Boris Johnson não foi apenas um leitor dos conselhos dados pelos especialistas – que pareciam meros espectadores, envolvidos no sistema.
A COVID-19, não tendo desaparecido, passou a ter um impacto bem menor nas pessoas desde o ano passado.
Os últimos tempos têm sido de investigações à forma como Governos ou empresas farmacêuticas lidaram com a pandemia, sobretudo na primeira fase.
Entre os casos mais mediáticos está o do Reino Unido, onde recentemente foi divulgada uma investigação sobre o que se passou em Downing Street durante as reuniões sobre o coronavírus.
Com Boris Johnson como primeiro-ministro, houve tumultos, houve desordem interna, houve “disputas mesquinhas e incompetência profunda, assemelhando-se a uma tragédia absurda”.

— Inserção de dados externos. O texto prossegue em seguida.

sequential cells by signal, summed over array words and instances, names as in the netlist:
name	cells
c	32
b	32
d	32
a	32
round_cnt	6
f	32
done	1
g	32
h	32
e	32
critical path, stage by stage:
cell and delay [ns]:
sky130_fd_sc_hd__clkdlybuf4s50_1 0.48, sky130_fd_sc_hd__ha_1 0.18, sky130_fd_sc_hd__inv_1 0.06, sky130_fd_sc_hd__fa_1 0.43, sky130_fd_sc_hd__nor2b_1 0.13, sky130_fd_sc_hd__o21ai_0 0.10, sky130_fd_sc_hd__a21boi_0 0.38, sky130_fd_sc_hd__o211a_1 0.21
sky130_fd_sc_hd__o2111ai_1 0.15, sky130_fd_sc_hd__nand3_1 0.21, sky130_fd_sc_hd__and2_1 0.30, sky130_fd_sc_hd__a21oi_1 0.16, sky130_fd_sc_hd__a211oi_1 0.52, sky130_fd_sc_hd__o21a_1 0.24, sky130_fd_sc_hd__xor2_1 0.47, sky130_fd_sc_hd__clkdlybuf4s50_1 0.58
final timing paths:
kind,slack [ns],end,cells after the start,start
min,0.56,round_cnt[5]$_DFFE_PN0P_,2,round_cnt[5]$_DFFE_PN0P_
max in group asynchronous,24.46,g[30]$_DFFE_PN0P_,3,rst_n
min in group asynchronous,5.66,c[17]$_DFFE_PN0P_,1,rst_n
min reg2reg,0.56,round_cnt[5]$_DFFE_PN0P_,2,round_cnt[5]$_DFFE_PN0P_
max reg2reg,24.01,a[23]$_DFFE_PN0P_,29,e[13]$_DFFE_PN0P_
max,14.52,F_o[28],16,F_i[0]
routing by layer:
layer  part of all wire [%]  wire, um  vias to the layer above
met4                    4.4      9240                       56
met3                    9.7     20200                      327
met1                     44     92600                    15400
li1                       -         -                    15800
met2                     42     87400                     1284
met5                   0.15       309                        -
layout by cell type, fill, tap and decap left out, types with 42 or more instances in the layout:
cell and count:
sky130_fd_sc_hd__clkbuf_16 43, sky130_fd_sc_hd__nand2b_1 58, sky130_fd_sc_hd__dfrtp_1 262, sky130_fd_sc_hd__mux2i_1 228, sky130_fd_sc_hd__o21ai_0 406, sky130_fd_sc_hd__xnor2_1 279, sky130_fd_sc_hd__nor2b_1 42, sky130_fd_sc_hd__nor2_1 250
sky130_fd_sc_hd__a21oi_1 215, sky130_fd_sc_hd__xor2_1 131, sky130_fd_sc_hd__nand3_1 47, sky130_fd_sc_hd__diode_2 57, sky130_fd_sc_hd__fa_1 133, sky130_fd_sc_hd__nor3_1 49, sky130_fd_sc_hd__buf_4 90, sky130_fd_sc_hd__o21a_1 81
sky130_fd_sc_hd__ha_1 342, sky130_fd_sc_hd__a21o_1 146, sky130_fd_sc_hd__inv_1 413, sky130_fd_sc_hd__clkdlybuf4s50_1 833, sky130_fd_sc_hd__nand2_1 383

Boris Johnson, e o Governo no geral, não sabiam o que fazer. Vagueavam entre confinamentos obrigatórios e deixar o vírus se espalhar.
As descrições acima são de Devi Sridhar, responsável por saúde pública global na Universidade de Edimburgo (Escócia).
No entanto, no jornal The Guardian, a maior preocupação desta cientista da saúde pública é outra.
Devi Sridhar espelha logo no título o foco do seu artigo de opinião: “Eu estava com receio de que os conselheiros científicos estivessem a ser usados pelo Governo – o inquérito COVID mostra que estavam mesmo”.
O chefe dos conselheiros médicos e o chefe da equipa médica responsável pelo processo “pareceram meros espectadores dentro de um sistema falhado”.
Por exemplo, os cientistas, os especialistas, eram contra os conselhos de comer fora de casa; mas foram ignorados – e o resultado foi uma segunda onda generalizada de infecções.
As suas aparições públicas ao lado de Boris Johnson davam uma ideia de concordância com a abordagem do Governo, apesar dos receios pessoais de ambos.
Este apoio tácito deu credibilidade às políticas questionáveis do primeiro-ministro, avisa a especialista.
A estratégia da pandemia, muitas vezes encoberta pela noção de “seguir a Ciência”, foi desafiada por alguns membros da comunidade científica – por ser politicamente motivada em vez de fundamentada nos interesses da saúde pública.
Já em 2020, Devi Sridhar estava preocupada com “o abuso da Ciência como um escudo político e o silenciamento de especialistas durante discussões cruciais”.
E perguntou a um dos responsáveis médicos até que ponto a evidência científica moldou realmente as decisões políticas.
O governo escocês, em contraste, adoptou uma abordagem mais inclusiva, convidando críticos para papéis consultivos para promover perspectivas diferentes e combater o pensamento de grupo. Os conselheiros mantiveram a liberdade de falar publicamente.
Esta investigação, continua o artigo, levanta questões sobre o futuro papel dos conselheiros científicos no Governo de Londres.
Embora os seus cargos exijam que os cientistas permaneçam politicamente neutros, na prática não são livres para expressar publicamente versões diferentes da versão oficial, levando a uma possível perda de confiança pública.
Há um equilíbrio desafiador entre influenciar políticas e manter a integridade profissional face à pressão política.
A investigação continua mas há uma noção cada vez maior de que a independência e autoridade dos conselheiros científicos precisam de ser reavaliadas.
Para que, numa próxima crise de saúde pública, a fé da população na Ciência não seja comprometida por causa de uma aparente influência política indevida.